为了开始,我们将使用一种最基本的方法来设置一个基本的RAG管道。这有时被称为行业中的“朴素RAG”。一个基本的RAG管道包括以下3个步骤:

1) 按标题分块文档 - 只包含每个子标题的内容

2) 嵌入每个文档

3) 使用余弦相似度检索文档以回答查询

import json
from typing import List, Dict, Any, Callable, Union
from tqdm import tqdm

def load_jsonl(file_path: str) -> List[Dict[str, Any]]:
    """加载JSONL文件并返回字典列表。"""
    with open(file_path, 'r') as file:
        return [json.loads(line) for line in file]

def evaluate_retrieval(queries: List[Dict[str, Any]], retrieval_function: Callable, db, k: int = 20) -> Dict[str, float]:
    total_score = 0
    total_queries = len(queries)

    for query_item in tqdm(queries, desc="Evaluating retrieval"):
        query = query_item['query']
        golden_chunk_uuids = query_item['golden_chunk_uuids']

        # 查找所有黄金块内容
        golden_contents = []
        for doc_uuid, chunk_index in golden_chunk_uuids:
            golden_doc = next((doc for doc in query_item['golden_documents'] if doc['uuid'] == doc_uuid), None)
            if not golden_doc:
                print(f"警告:找不到UUID {doc_uuid} 的黄金文档")
                continue

            golden_chunk = next((chunk for chunk in golden_doc['chunks'] if chunk['index'] == chunk_index), None)
            if not golden_chunk:
                print(f"警告:在文档 {doc_uuid} 中找不到索引 {chunk_index} 的黄金块")
                continue

            golden_contents.append(golden_chunk['content'].strip())
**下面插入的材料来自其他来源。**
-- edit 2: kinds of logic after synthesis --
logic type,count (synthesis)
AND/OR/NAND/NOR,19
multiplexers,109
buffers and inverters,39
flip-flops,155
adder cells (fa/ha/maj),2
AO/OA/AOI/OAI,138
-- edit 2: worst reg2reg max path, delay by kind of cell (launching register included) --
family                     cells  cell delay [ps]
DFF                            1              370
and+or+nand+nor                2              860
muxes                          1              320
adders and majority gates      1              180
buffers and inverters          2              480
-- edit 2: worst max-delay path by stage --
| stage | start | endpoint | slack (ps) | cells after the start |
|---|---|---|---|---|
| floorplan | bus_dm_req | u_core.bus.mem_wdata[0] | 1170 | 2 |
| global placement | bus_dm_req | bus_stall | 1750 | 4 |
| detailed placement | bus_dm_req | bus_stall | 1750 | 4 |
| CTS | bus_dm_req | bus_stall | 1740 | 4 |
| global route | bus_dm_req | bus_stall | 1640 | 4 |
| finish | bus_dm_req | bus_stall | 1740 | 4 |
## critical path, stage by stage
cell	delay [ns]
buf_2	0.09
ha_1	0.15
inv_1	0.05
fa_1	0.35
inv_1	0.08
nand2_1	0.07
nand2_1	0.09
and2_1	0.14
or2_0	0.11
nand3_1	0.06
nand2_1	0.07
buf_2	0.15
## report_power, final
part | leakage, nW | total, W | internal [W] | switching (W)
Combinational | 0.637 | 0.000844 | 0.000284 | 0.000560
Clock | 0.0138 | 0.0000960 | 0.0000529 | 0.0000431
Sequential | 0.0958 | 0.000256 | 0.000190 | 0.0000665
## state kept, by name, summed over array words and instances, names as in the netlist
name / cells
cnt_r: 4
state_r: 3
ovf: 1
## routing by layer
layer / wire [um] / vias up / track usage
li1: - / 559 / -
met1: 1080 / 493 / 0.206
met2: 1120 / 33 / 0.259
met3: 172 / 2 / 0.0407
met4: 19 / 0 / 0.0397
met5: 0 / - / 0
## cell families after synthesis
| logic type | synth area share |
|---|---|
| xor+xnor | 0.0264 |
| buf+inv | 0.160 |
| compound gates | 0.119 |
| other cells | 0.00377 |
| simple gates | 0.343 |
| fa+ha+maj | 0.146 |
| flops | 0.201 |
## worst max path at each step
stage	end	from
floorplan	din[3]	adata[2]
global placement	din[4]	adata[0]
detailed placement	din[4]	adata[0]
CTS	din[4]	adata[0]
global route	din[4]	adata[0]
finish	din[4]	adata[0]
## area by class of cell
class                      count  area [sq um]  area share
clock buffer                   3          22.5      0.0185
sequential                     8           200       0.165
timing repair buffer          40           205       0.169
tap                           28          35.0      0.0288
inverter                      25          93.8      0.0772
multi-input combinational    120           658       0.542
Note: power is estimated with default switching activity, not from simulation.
[src/rtl/btn_evt_pkg.sv]
// Shared types and default tuning constants for the button event decoder.
package btn_evt_pkg;

  typedef enum logic [2:0] {
    IDLE,
    PRESSED,
    LONG_HELD,
    WAIT_SECOND,
    SECOND_PRESS
  } btn_state_e;

  localparam int unsigned BTN_LONG_PRESS_CYCLES = 50;
  localparam int unsigned BTN_DOUBLE_GAP_CYCLES = 20;
  localparam int unsigned BTN_REPEAT_CYCLES     = 10;
  localparam int unsigned BTN_CNT_W             = 16;

endpackage

[src/rtl/btn_evt_timer.sv]
// Saturating shared timer with clear / load-1 / increment controls and a
// terminal-count compare against a caller-selected value.
module btn_evt_timer #(
  parameter int unsigned CNT_W = 16
) (
  input  logic             clk,
  input  logic             reset_n,
  input  logic             clr,
  input  logic             load1,
  input  logic             inc,
  input  logic [CNT_W-1:0] cmp_val,
  output logic             hit
);

  logic [CNT_W-1:0] cnt_d, cnt_q;

  always_comb begin
    cnt_d = cnt_q;
    if (clr) begin
      cnt_d = '0;
    end else if (load1) begin
      cnt_d = CNT_W'(1);
    end else if (inc && (cnt_q != '1)) begin
      cnt_d = cnt_q + 1'b1;
    end
  end

  always_ff @(posedge clk) begin
    if (!reset_n) begin
      cnt_q <= '0;
    end else begin
      cnt_q <= cnt_d;
    end
  end

  assign hit = (cnt_q == cmp_val);

endmodule

[src/rtl/btn_event_decoder.sv]
// Classifies a debounced button level into press/short/long/double events.
// Define BTN_EVT_REPEAT_EN to enable auto-repeat pulses while a long press is held.
module btn_event_decoder
  import btn_evt_pkg::*;
#(
  parameter int unsigned LONG_PRESS_CYCLES = BTN_LONG_PRESS_CYCLES,
  parameter int unsigned DOUBLE_GAP_CYCLES = BTN_DOUBLE_GAP_CYCLES,
  parameter int unsigned REPEAT_CYCLES     = BTN_REPEAT_CYCLES,
  parameter int unsigned CNT_W             = BTN_CNT_W
) (
  input  logic clk,
  input  logic reset_n,
  input  logic clean_in,
  input  logic enable,
  output logic press_evt,
  output logic short_evt,
  output logic long_evt,
  output logic double_evt,
  output logic repeat_evt,
  output logic busy
);

  localparam logic [CNT_W-1:0] LONG_TC = CNT_W'(LONG_PRESS_CYCLES - 1);
  localparam logic [CNT_W-1:0] GAP_TC  = CNT_W'(DOUBLE_GAP_CYCLES - 1);
  localparam logic [CNT_W-1:0] REP_TC  = CNT_W'(REPEAT_CYCLES - 1);

  btn_state_e       state_d, state_q;
  logic             clean_d, clean_q;
  logic             press_d, press_q;
  logic             short_d, short_q;
  logic             long_d, long_q;
  logic             double_d, double_q;
  logic             rep_d;
  logic             rise;
  logic             tmr_clr, tmr_load1, tmr_inc, tmr_hit;
  logic [CNT_W-1:0] tmr_cmp;

  btn_evt_timer #(.CNT_W(CNT_W)) u_timer (
    .clk     (clk),
    .reset_n (reset_n),
    .clr     (tmr_clr),
    .load1   (tmr_load1),
    .inc     (tmr_inc),
    .cmp_val (tmr_cmp),
    .hit     (tmr_hit)
  );

  assign rise    = clean_in & ~clean_q;
  assign clean_d = clean_in;

  always_comb begin
    state_d   = state_q;
    tmr_clr   = 1'b0;
    tmr_load1 = 1'b0;
    tmr_inc   = 1'b0;
    press_d   = 1'b0;
    short_d   = 1'b0;
    long_d    = 1'b0;
    double_d  = 1'b0;
    rep_d     = 1'b0;

    unique case (state_q)
      PRESSED:     tmr_cmp = LONG_TC;
      WAIT_SECOND: tmr_cmp = GAP_TC;
      default:     tmr_cmp = REP_TC;
    endcase

    case (state_q)
      IDLE: begin
        if (rise) begin
          state_d   = PRESSED;
          tmr_load1 = 1'b1;
          press_d   = 1'b1;
        end
      end
      PRESSED: begin
        if (clean_in && tmr_hit) begin
          state_d = LONG_HELD;
          tmr_clr = 1'b1;
          long_d  = 1'b1;
        end else if (clean_in) begin
          tmr_inc = 1'b1;
        end else begin
          state_d   = WAIT_SECOND;
          tmr_load1 = 1'b1;
        end
      end
      LONG_HELD: begin
        if (!clean_in) begin
          state_d = IDLE;
          tmr_clr = 1'b1;
        end
`ifdef BTN_EVT_REPEAT_EN
        else if (tmr_hit) begin
          tmr_clr = 1'b1;
          rep_d   = 1'b1;
        end else begin
          tmr_inc = 1'b1;
        end
`endif
      end
      WAIT_SECOND: begin
        if (clean_in) begin
          state_d  = SECOND_PRESS;
          tmr_clr  = 1'b1;
          double_d = 1'b1;
          press_d  = 1'b1;
        end else if (tmr_hit) begin
          state_d = IDLE;
          tmr_clr = 1'b1;
          short_d = 1'b1;
        end else begin
          tmr_inc = 1'b1;
        end
      end
      SECOND_PRESS: begin
        if (!clean_in) begin
          state_d = IDLE;
          tmr_clr = 1'b1;
        end
      end
      default: begin
        state_d = IDLE;
        tmr_clr = 1'b1;
      end
    endcase

    // Disable wins over every transition and drops any pending short press.
    if (!enable) begin
      state_d   = IDLE;
      tmr_clr   = 1'b1;
      tmr_load1 = 1'b0;
      tmr_inc   = 1'b0;
      press_d   = 1'b0;
      short_d   = 1'b0;
      long_d    = 1'b0;
      double_d  = 1'b0;
      rep_d     = 1'b0;
    end
  end

  // clean_q resets high so a button held through reset is not seen as a rise.
  always_ff @(posedge clk) begin
    if (!reset_n) begin
      state_q  <= IDLE;
      clean_q  <= 1'b1;
      press_q  <= 1'b0;
      short_q  <= 1'b0;
      long_q   <= 1'b0;
      double_q <= 1'b0;
    end else begin
      state_q  <= state_d;
      clean_q  <= clean_d;
      press_q  <= press_d;
      short_q  <= short_d;
      long_q   <= long_d;
      double_q <= double_d;
    end
  end

`ifdef BTN_EVT_REPEAT_EN
  logic rep_q;

  always_ff @(posedge clk) begin
    if (!reset_n) begin
      rep_q <= 1'b0;
    end else begin
      rep_q <= rep_d;
    end
  end

  assign repeat_evt = rep_q;
`else
  logic unused_rep;
  assign unused_rep = rep_d;
  assign repeat_evt = 1'b0;
`endif

  assign press_evt  = press_q;
  assign short_evt  = short_q;
  assign long_evt   = long_q;
  assign double_evt = double_q;
  assign busy       = (state_q != IDLE);

endmodule
## src/rtl/nn_ctrl_pkg.sv

```systemverilog
// Shared constants and types for the layer/row control path.
// State codes stay plain localparams so legacy tools and waveform viewers agree.
package nn_ctrl_pkg;

    localparam logic [2:0] ST_IDLE   = 3'd0;
    localparam logic [2:0] ST_CLR    = 3'd1;
    localparam logic [2:0] ST_ROW_A  = 3'd2;
    localparam logic [2:0] ST_ROW_B  = 3'd3;
    localparam logic [2:0] ST_REWIND = 3'd4;
    localparam logic [2:0] ST_DONE   = 3'd5;

    localparam int ROWS_PER_GROUP = 2;

    localparam logic [3:0] QUAD0_BASE = 4'd0;
    localparam logic [3:0] QUAD1_BASE = 4'd6;

    // One cycle's worth of row-counter strobes, computed together and registered together.
    typedef struct packed {
        logic clear;
        logic new_row;
        logic new_vector;
        logic new_quadrant_row;
    } strobe_t;

    function automatic logic [3:0] quad_base(input logic msb);
        return msb ? QUAD1_BASE : QUAD0_BASE;
    endfunction

endpackage

```

## src/rtl/row_strobe_sequencer_if.sv

```systemverilog
// Handshake and strobe bundle between layer control, the MAC datapath and the row counter.
// The sequencer uses the slave view; whoever drives start/row_done/abort uses master.
interface row_strobe_sequencer_if;

    logic       start;
    logic       quad_sel;
    logic       row_done;
    logic       abort;

    logic       en;
    logic       clear;
    logic       new_row;
    logic       new_vector;
    logic       new_quadrant_row;
    logic       quadrant_msb;
    logic       busy;
    logic       layer_done;
    logic [1:0] group_index;
    logic [3:0] vector_index;

    modport master (
        output start, quad_sel, row_done, abort,
        input  en, clear, new_row, new_vector, new_quadrant_row,
               quadrant_msb, busy, layer_done, group_index, vector_index
    );

    modport slave (
        input  start, quad_sel, row_done, abort,
        output en, clear, new_row, new_vector, new_quadrant_row,
               quadrant_msb, busy, layer_done, group_index, vector_index
    );

endinterface

```

## src/rtl/seq_index_counter.sv

```systemverilog
// Group and vector position within one quadrant layer, with terminal-count flags
// the sequencer uses to decide between rewinding and moving to the next group.
module seq_index_counter #(
    parameter int NUM_VECTORS     = 4,
    parameter int GROUPS_PER_QUAD = 3
) (
    input  logic       clock,
    input  logic       reset_n,
    input  logic       zero,
    input  logic       vec_inc,
    input  logic       vec_wrap,
    input  logic       grp_inc,
    output logic [1:0] group_index,
    output logic [3:0] vector_index,
    output logic       vec_last,
    output logic       grp_last
);

    localparam logic [3:0] VEC_MAX = 4'(NUM_VECTORS - 1);
    localparam logic [1:0] GRP_MAX = 2'(GROUPS_PER_QUAD - 1);

    // NOTE: state registers use non-blocking assignment so every flop samples pre-edge values.
    always_ff @(posedge clock or negedge reset_n) begin
        if (!reset_n) begin
            group_index  <= '0;
            vector_index <= '0;
        end else if (zero) begin
            group_index  <= '0;
            vector_index <= '0;
        end else begin
            if (vec_wrap) begin
                vector_index <= '0;
            end else if (vec_inc) begin
                vector_index <= vector_index + 4'd1;
            end
            if (grp_inc) begin
                group_index <= group_index + 2'd1;
            end
        end
    end

    assign vec_last = (vector_index == VEC_MAX);
    assign grp_last = (group_index == GRP_MAX);

endmodule

```

## src/rtl/row_strobe_sequencer.sv

```systemverilog
// Walks one quadrant layer as row groups, replaying each group once per input vector,
// and drives the row counter's strobes. Every output is registered.
module row_strobe_sequencer
    import nn_ctrl_pkg::*;
#(
    parameter int NUM_VECTORS     = 4,
    parameter int GROUPS_PER_QUAD = 3
) (
    input  logic                   clock,
    input  logic                   reset_n,
    row_strobe_sequencer_if.slave  bus
);

    logic [2:0] state;
    logic [2:0] state_nxt;
    strobe_t    strobe_nxt;
    logic       layer_done_nxt;
    logic       quad_load;
    logic       idx_zero;
    logic       vec_inc;
    logic       vec_wrap;
    logic       grp_inc;
    logic       vec_last;
    logic       grp_last;

    seq_index_counter #(
        .NUM_VECTORS     (NUM_VECTORS),
        .GROUPS_PER_QUAD (GROUPS_PER_QUAD)
    ) u_index (
        .clock        (clock),
        .reset_n      (reset_n),
        .zero         (idx_zero),
        .vec_inc      (vec_inc),
        .vec_wrap     (vec_wrap),
        .grp_inc      (grp_inc),
        .group_index  (bus.group_index),
        .vector_index (bus.vector_index),
        .vec_last     (vec_last),
        .grp_last     (grp_last)
    );

    always_comb begin
        // NOTE: every output of this block gets a default first so no path can infer a latch.
        state_nxt      = state;
        strobe_nxt     = '0;
        layer_done_nxt = 1'b0;
        quad_load      = 1'b0;
        idx_zero       = 1'b0;
        vec_inc        = 1'b0;
        vec_wrap       = 1'b0;
        grp_inc        = 1'b0;

        if (bus.abort && state != ST_IDLE) begin
            state_nxt        = ST_IDLE;
            strobe_nxt.clear = 1'b1;
            idx_zero         = 1'b1;
        end else begin
            case (state)
                ST_IDLE: begin
                    if (bus.start && !bus.abort) begin
                        state_nxt        = ST_CLR;
                        strobe_nxt.clear = 1'b1;
                        quad_load        = 1'b1;
                        idx_zero         = 1'b1;
                    end
                end
                ST_CLR: begin
                    state_nxt = ST_ROW_A;
                end
                ST_ROW_A: begin
                    if (bus.row_done) begin
                        strobe_nxt.new_row = 1'b1;
                        state_nxt          = ST_ROW_B;
                    end
                end
                ST_ROW_B: begin
                    if (bus.row_done) begin
                        if (!vec_last) begin
                            strobe_nxt.new_row = 1'b1;
                            state_nxt          = ST_REWIND;
                        end else begin
                            // Group finished: the counter steps past it instead of rewinding.
                            strobe_nxt.new_vector       = 1'b1;
                            strobe_nxt.new_quadrant_row = 1'b1;
                            vec_wrap                    = 1'b1;
                            if (grp_last) begin
                                state_nxt = ST_DONE;
                            end else begin
                                grp_inc   = 1'b1;
                                state_nxt = ST_ROW_A;
                            end
                        end
                    end
                end
                ST_REWIND: begin
                    strobe_nxt.new_vector = 1'b1;
                    vec_inc               = 1'b1;
                    state_nxt             = ST_ROW_A;
                end
                ST_DONE: begin
                    layer_done_nxt = 1'b1;
                    state_nxt      = ST_IDLE;
                end
                default: begin
                    state_nxt = ST_IDLE;
                end
            endcase
        end
    end

    always_ff @(posedge clock or negedge reset_n) begin
        if (!reset_n) begin
            state                <= ST_IDLE;
            bus.en               <= 1'b0;
            bus.busy             <= 1'b0;
            bus.clear            <= 1'b0;
            bus.new_row          <= 1'b0;
            bus.new_vector       <= 1'b0;
            bus.new_quadrant_row <= 1'b0;
            bus.layer_done       <= 1'b0;
            bus.quadrant_msb     <= 1'b0;
        end else begin
            state                <= state_nxt;
            bus.en               <= (state_nxt != ST_IDLE);
            bus.busy             <= (state_nxt != ST_IDLE);
            bus.clear            <= strobe_nxt.clear;
            bus.new_row          <= strobe_nxt.new_row;
            bus.new_vector       <= strobe_nxt.new_vector;
            bus.new_quadrant_row <= strobe_nxt.new_quadrant_row;
            bus.layer_done       <= layer_done_nxt;
            if (quad_load) begin
                bus.quadrant_msb <= bus.quad_sel;
            end
        end
    end

endmodule

```

## src/flat_wrapper.sv

```systemverilog
// flat-port wrapper written by rule: the top's interface ports become plain ports
module row_strobe_sequencer_flat import nn_ctrl_pkg::*;
#(
    parameter int NUM_VECTORS     = 4,
    parameter int GROUPS_PER_QUAD = 3
)
  (clock, reset_n, bus_start, bus_quad_sel, bus_row_done, bus_abort, bus_en, bus_clear, bus_new_row, bus_new_vector, bus_new_quadrant_row, bus_quadrant_msb, bus_busy, bus_layer_done, bus_group_index, bus_vector_index);
  row_strobe_sequencer_if bus_i ();
  input  logic clock;
  input  logic reset_n;
  input wire logic [$bits(bus_i.start)-1:0] bus_start;
  input wire logic [$bits(bus_i.quad_sel)-1:0] bus_quad_sel;
  input wire logic [$bits(bus_i.row_done)-1:0] bus_row_done;
  input wire logic [$bits(bus_i.abort)-1:0] bus_abort;
  output wire logic [$bits(bus_i.en)-1:0] bus_en;
  output wire logic [$bits(bus_i.clear)-1:0] bus_clear;
  output wire logic [$bits(bus_i.new_row)-1:0] bus_new_row;
  output wire logic [$bits(bus_i.new_vector)-1:0] bus_new_vector;
  output wire logic [$bits(bus_i.new_quadrant_row)-1:0] bus_new_quadrant_row;
  output wire logic [$bits(bus_i.quadrant_msb)-1:0] bus_quadrant_msb;
  output wire logic [$bits(bus_i.busy)-1:0] bus_busy;
  output wire logic [$bits(bus_i.layer_done)-1:0] bus_layer_done;
  output wire logic [$bits(bus_i.group_index)-1:0] bus_group_index;
  output wire logic [$bits(bus_i.vector_index)-1:0] bus_vector_index;
  assign bus_i.start = bus_start;
  assign bus_i.quad_sel = bus_quad_sel;
  assign bus_i.row_done = bus_row_done;
  assign bus_i.abort = bus_abort;
  assign bus_en = bus_i.en;
  assign bus_clear = bus_i.clear;
  assign bus_new_row = bus_i.new_row;
  assign bus_new_vector = bus_i.new_vector;
  assign bus_new_quadrant_row = bus_i.new_quadrant_row;
  assign bus_quadrant_msb = bus_i.quadrant_msb;
  assign bus_busy = bus_i.busy;
  assign bus_layer_done = bus_i.layer_done;
  assign bus_group_index = bus_i.group_index;
  assign bus_vector_index = bus_i.vector_index;
  row_strobe_sequencer #(.NUM_VECTORS(NUM_VECTORS), .GROUPS_PER_QUAD(GROUPS_PER_QUAD)) u_core (.clock(clock), .reset_n(reset_n), .bus(bus_i));
endmodule
```
**config.mk**
```make
export PLATFORM = sky130hd
export DESIGN_NAME = accel_job_sched_flat
export DESIGN_NICKNAME = d
export VERILOG_FILES = /design/src/rtl/accel_job_sched_if.sv /design/src/rtl/accel_job_sched.sv /design/src/flat_wrapper.sv
export SDC_FILE = /design/constraint.sdc
export NUM_CORES = 1
export LEC_CHECK = 0
export CORE_AREA = 2 2 290 292
export DETAILED_ROUTE_END_ITERATION = 8
export DIE_AREA = 0 0 292 294
export GPL_TIMING_DRIVEN = 1
export SYNTH_ARGS = -nofsm -noshare
export SYNTH_HDL_FRONTEND = slang
export SYNTH_SLANG_ARGS = --single-unit
```
**constraint.sdc**
```tcl
create_clock -name clk -period 6.45 [get_ports clk]
set_input_delay 0.645 -clock clk [delete_from_list [all_inputs] [get_ports clk]]
set_output_delay 0.645 -clock clk [all_outputs]
set_load 0.03 [all_outputs]
```
==> config.mk <==
export PLATFORM = sky130hd
export DESIGN_NAME = union_find_controller
export DESIGN_NICKNAME = d
export VERILOG_FILES = /design/src/rtl/union_find_controller.sv
export SDC_FILE = /design/constraint.sdc
export NUM_CORES = 1
export LEC_CHECK = 0
export ABC_CLOCK_PERIOD_IN_PS = 2740
export CAP_MARGIN = 20
export CELL_PAD_IN_SITES_DETAIL_PLACEMENT = 1
export CELL_PAD_IN_SITES_GLOBAL_PLACEMENT = 2
export CORE_MARGIN = 2
export CORE_UTILIZATION = 31
export CTS_BUF_LIST = sky130_fd_sc_hd__clkbuf_2 sky130_fd_sc_hd__clkbuf_4 sky130_fd_sc_hd__clkbuf_8
export DETAILED_ROUTE_END_ITERATION = 12
export GPL_TIMING_DRIVEN = 0
export PLACE_DENSITY_LB_ADDON = 0.08
export REMOVE_ABC_BUFFERS = 1
export SLEW_MARGIN = 10
export SYNTH_ARGS = -nofsm -noshare
export SYNTH_HDL_FRONTEND = slang
export SYNTH_SLANG_ARGS = --single-unit
==> constraint.sdc <==
create_clock -name clk -period 2.74 [get_ports clk]
set_input_delay 0.274 -clock clk [delete_from_list [all_inputs] [get_ports clk]]
set_output_delay 0.274 -clock clk [all_outputs]
set_load 0.02 [all_outputs]
==> src/rtl/union_find_controller.sv <==
// Union-find command initiator: walks parent pointers to the root with one memory request
// outstanding at a time, links distinct roots on UNION, and reports root/same/err/hop count.
module union_find_controller #(
  parameter int ADDR_W   = 6,
  parameter int MAX_HOPS = 64
) (
  input  logic              clk,
  input  logic              reset,
  input  logic              cmd_valid,
  output logic              cmd_ready,
  input  logic              cmd_op,
  input  logic [ADDR_W-1:0] cmd_a,
  input  logic [ADDR_W-1:0] cmd_b,
  output logic              res_valid,
  output logic [ADDR_W-1:0] res_root,
  output logic              res_same,
  output logic              res_err,
  output logic [7:0]        res_hops,
  output logic              find_req,
  output logic [ADDR_W-1:0] find_addr,
  input  logic [ADDR_W-1:0] find_data,
  input  logic              find_ready,
  output logic              union_req,
  output logic [ADDR_W-1:0] union_addr,
  output logic [ADDR_W-1:0] union_data,
  input  logic              union_ready
);

  localparam int WALK_W = $clog2(MAX_HOPS + 1);

  typedef enum logic [2:0] {
    IDLE, FA_REQ, FA_WAIT, FB_REQ, FB_WAIT, LINK_REQ, LINK_WAIT, DONE
  } state_t;

  state_t              state_q, state_d;
  logic                op_q, op_d;
  logic [ADDR_W-1:0]   b_q, b_d;
  logic [ADDR_W-1:0]   cur_q, cur_d;
  logic [ADDR_W-1:0]   root_a_q, root_a_d;
  logic [7:0]          hops_q, hops_d;
  logic [WALK_W-1:0]   walk_q, walk_d;
  logic [ADDR_W-1:0]   res_root_q, res_root_d;
  logic                res_same_q, res_same_d;
  logic                res_err_q, res_err_d;
  logic [7:0]          res_hops_q, res_hops_d;
  logic                finish, fin_same, fin_err;

  always_comb begin
    state_d    = state_q;
    op_d       = op_q;
    b_d        = b_q;
    cur_d      = cur_q;
    root_a_d   = root_a_q;
    hops_d     = hops_q;
    walk_d     = walk_q;
    res_root_d = res_root_q;
    res_same_d = res_same_q;
    res_err_d  = res_err_q;
    res_hops_d = res_hops_q;
    finish     = 1'b0;
    fin_same   = 1'b0;
    fin_err    = 1'b0;

    case (state_q)
      IDLE: begin
        if (cmd_valid) begin
          op_d    = cmd_op;
          b_d     = cmd_b;
          cur_d   = cmd_a;
          hops_d  = '0;
          walk_d  = '0;
          state_d = FA_REQ;
        end
      end
      FA_REQ, FB_REQ: begin
        hops_d  = (hops_q == 8'hff) ? hops_q : hops_q + 8'd1;
        walk_d  = walk_q + 1'b1;
        state_d = (state_q == FA_REQ) ? FA_WAIT : FB_WAIT;
      end
      FA_WAIT, FB_WAIT: begin
        if (find_ready) begin
          if (find_data == cur_q) begin
            if (state_q == FA_WAIT && !op_q) begin
              finish = 1'b1;
            end else if (state_q == FA_WAIT) begin
              root_a_d = cur_q;
              cur_d    = b_q;
              walk_d   = '0;
              state_d  = FB_REQ;
            end else if (cur_q == root_a_q) begin
              finish   = 1'b1;
              fin_same = 1'b1;
            end else begin
              state_d = LINK_REQ;
            end
          end else if (walk_q == WALK_W'(MAX_HOPS)) begin
            finish  = 1'b1;
            fin_err = 1'b1;
          end else begin
            cur_d   = find_data;
            state_d = (state_q == FA_WAIT) ? FA_REQ : FB_REQ;
          end
        end
      end
      LINK_REQ:  state_d = LINK_WAIT;
      LINK_WAIT: if (union_ready) finish = 1'b1;
      DONE:      state_d = IDLE;
      default:   state_d = IDLE;
    endcase

    // Every terminating path leaves the reported root in cur (root, root_b or last walked node).
    if (finish) begin
      res_root_d = cur_q;
      res_same_d = fin_same;
      res_err_d  = fin_err;
      res_hops_d = hops_q;
      state_d    = DONE;
    end
  end

  always_ff @(posedge clk) begin
    if (reset) begin
      state_q    <= IDLE;
      op_q       <= 1'b0;
      b_q        <= '0;
      cur_q      <= '0;
      root_a_q   <= '0;
      hops_q     <= '0;
      walk_q     <= '0;
      res_root_q <= '0;
      res_same_q <= 1'b0;
      res_err_q  <= 1'b0;
      res_hops_q <= '0;
    end else begin
      state_q    <= state_d;
      op_q       <= op_d;
      b_q        <= b_d;
      cur_q      <= cur_d;
      root_a_q   <= root_a_d;
      hops_q     <= hops_d;
      walk_q     <= walk_d;
      res_root_q <= res_root_d;
      res_same_q <= res_same_d;
      res_err_q  <= res_err_d;
      res_hops_q <= res_hops_d;
    end
  end

  assign cmd_ready  = !reset && (state_q == IDLE);
  assign res_valid  = !reset && (state_q == DONE);
  assign res_root   = reset ? '0 : res_root_q;
  assign res_same   = !reset && res_same_q;
  assign res_err    = !reset && res_err_q;
  assign res_hops   = reset ? '0 : res_hops_q;
  assign find_req   = !reset && (state_q == FA_REQ || state_q == FB_REQ);
  assign find_addr  = find_req ? cur_q : '0;
  assign union_req  = !reset && (state_q == LINK_REQ);
  assign union_addr = union_req ? root_a_q : '0;
  assign union_data = union_req ? cur_q : '0;

endmodule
        if not golden_contents:
            print(f"警告:未找到查询的黄金内容:{query}")
            continue

        retrieved_docs = retrieval_function(query, db, k=k)

        # 计算检索到的前k个文档中有多少个黄金块
        chunks_found = 0
        for golden_content in golden_contents:
            for doc in retrieved_docs[:k]:
                retrieved_content = doc['metadata'].get('original_content', doc['metadata'].get('content', '')).strip()
                if retrieved_content == golden_content:
                    chunks_found += 1
                    break

        query_score = chunks_found / len(golden_contents)
        total_score += query_score

    average_score = total_score / total_queries
    pass_at_n = average_score * 100
    return {
        "pass_at_n": pass_at_n,
        "average_score": average_score,
        "total_queries": total_queries
    }

def retrieve_base(query: str, db, k: int = 20) -> List[Dict[str, Any]]:
    """
    使用VectorDB或ContextualVectorDB检索相关文档。

    :param query: 查询字符串
    :param db: VectorDB或ContextualVectorDB实例
    :param k: 要检索的前k个结果的数量
    :return: 检索到的文档列表
    """
    return db.search(query, k=k)

def evaluate_db(db, original_jsonl_path: str, k):
    # 加载原始JSONL数据用于查询和地面真实
    original_data = load_jsonl(original_jsonl_path)

    # 评估检索
    results = evaluate_retrieval(original_data, retrieve_base, db, k)
    print(f"Pass@{k}: {results['pass_at_n']:.2f}%")
    print(f"Total Score: {results['average_score']}")
    print(f"Total queries: {results['total_queries']}")
results5 = evaluate_db(base_db, 'data/evaluation_set.jsonl', 5)
results10 = evaluate_db(base_db, 'data/evaluation_set.jsonl', 10)
results20 = evaluate_db(base_db, 'data/evaluation_set.jsonl', 20)
Evaluating retrieval: 100%|██████████| 248/248 [00:06<00:00, 40.70it/s]


Pass@5: 80.92%
Total Score: 0.8091877880184332
Total queries: 248


Evaluating retrieval: 100%|██████████| 248/248 [00:06<00:00, 39.50it/s]


Pass@10: 87.15%
Total Score: 0.8714957757296468
Total queries: 248


Evaluating retrieval: 100%|██████████| 248/248 [00:06<00:00, 39.43it/s]

Pass@20: 90.06%
Total Score: 0.9006336405529954
Total queries: 248

上下文嵌入

通过基本RAG,每个嵌入的块都包含可能有用信息,但这些块缺乏上下文。通过上下文嵌入,我们通过在嵌入每个文本块之前添加更多上下文来创建嵌入本身的变体。具体来说,我们使用Claude为每个块创建一个简洁的上下文,解释该块,并利用整个文档的上下文。在我们的代码库数据集的情况下,我们可以将块和每个块所在的整个文件提供给LLM,然后生成上下文。然后,我们将此“上下文”和原始文本块组合成一个单一的文本块,然后再创建每个嵌入。

其他考虑因素:成本和延迟

我们为“定位”每个文档所做的额外工作仅在摄取时发生:这是您存储每个文档时(以及将来如果您的知识库更新时)需要支付一次的成本。有许多方法,如HyDE(假设文档嵌入),涉及在执行搜索之前执行步骤来改进查询的表示。这些技术已被证明具有中等效果,但它们会显著增加运行时的延迟。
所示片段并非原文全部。